- Opening Delimiter -
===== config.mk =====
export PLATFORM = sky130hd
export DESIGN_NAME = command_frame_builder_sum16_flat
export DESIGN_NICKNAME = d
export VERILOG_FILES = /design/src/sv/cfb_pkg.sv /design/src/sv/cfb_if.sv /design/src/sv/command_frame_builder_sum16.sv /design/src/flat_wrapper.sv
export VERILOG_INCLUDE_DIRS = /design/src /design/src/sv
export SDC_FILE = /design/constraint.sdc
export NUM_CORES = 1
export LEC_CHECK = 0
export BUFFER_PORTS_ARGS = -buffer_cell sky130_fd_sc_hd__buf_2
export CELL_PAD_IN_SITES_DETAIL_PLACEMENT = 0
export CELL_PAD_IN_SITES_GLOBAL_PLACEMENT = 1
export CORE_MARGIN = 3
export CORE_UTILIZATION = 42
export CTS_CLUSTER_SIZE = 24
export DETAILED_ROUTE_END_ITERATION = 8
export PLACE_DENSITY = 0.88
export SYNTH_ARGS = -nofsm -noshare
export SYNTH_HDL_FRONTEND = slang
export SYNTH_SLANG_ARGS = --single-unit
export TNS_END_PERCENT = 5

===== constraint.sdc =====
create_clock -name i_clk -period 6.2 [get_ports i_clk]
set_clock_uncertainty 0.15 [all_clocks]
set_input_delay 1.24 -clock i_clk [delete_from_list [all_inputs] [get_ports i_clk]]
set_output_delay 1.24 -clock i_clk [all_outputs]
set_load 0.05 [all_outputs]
- Closing Delimiter -
Look above for the line containing "export PLATFORM = sky130hd" and the line containing "export PLACE_DENSITY = 0.88". Transcribe both, with the lines between them, exactly.

export PLATFORM = sky130hd
export DESIGN_NAME = command_frame_builder_sum16_flat
export DESIGN_NICKNAME = d
export VERILOG_FILES = /design/src/sv/cfb_pkg.sv /design/src/sv/cfb_if.sv /design/src/sv/command_frame_builder_sum16.sv /design/src/flat_wrapper.sv
export VERILOG_INCLUDE_DIRS = /design/src /design/src/sv
export SDC_FILE = /design/constraint.sdc
export NUM_CORES = 1
export LEC_CHECK = 0
export BUFFER_PORTS_ARGS = -buffer_cell sky130_fd_sc_hd__buf_2
export CELL_PAD_IN_SITES_DETAIL_PLACEMENT = 0
export CELL_PAD_IN_SITES_GLOBAL_PLACEMENT = 1
export CORE_MARGIN = 3
export CORE_UTILIZATION = 42
export CTS_CLUSTER_SIZE = 24
export DETAILED_ROUTE_END_ITERATION = 8
export PLACE_DENSITY = 0.88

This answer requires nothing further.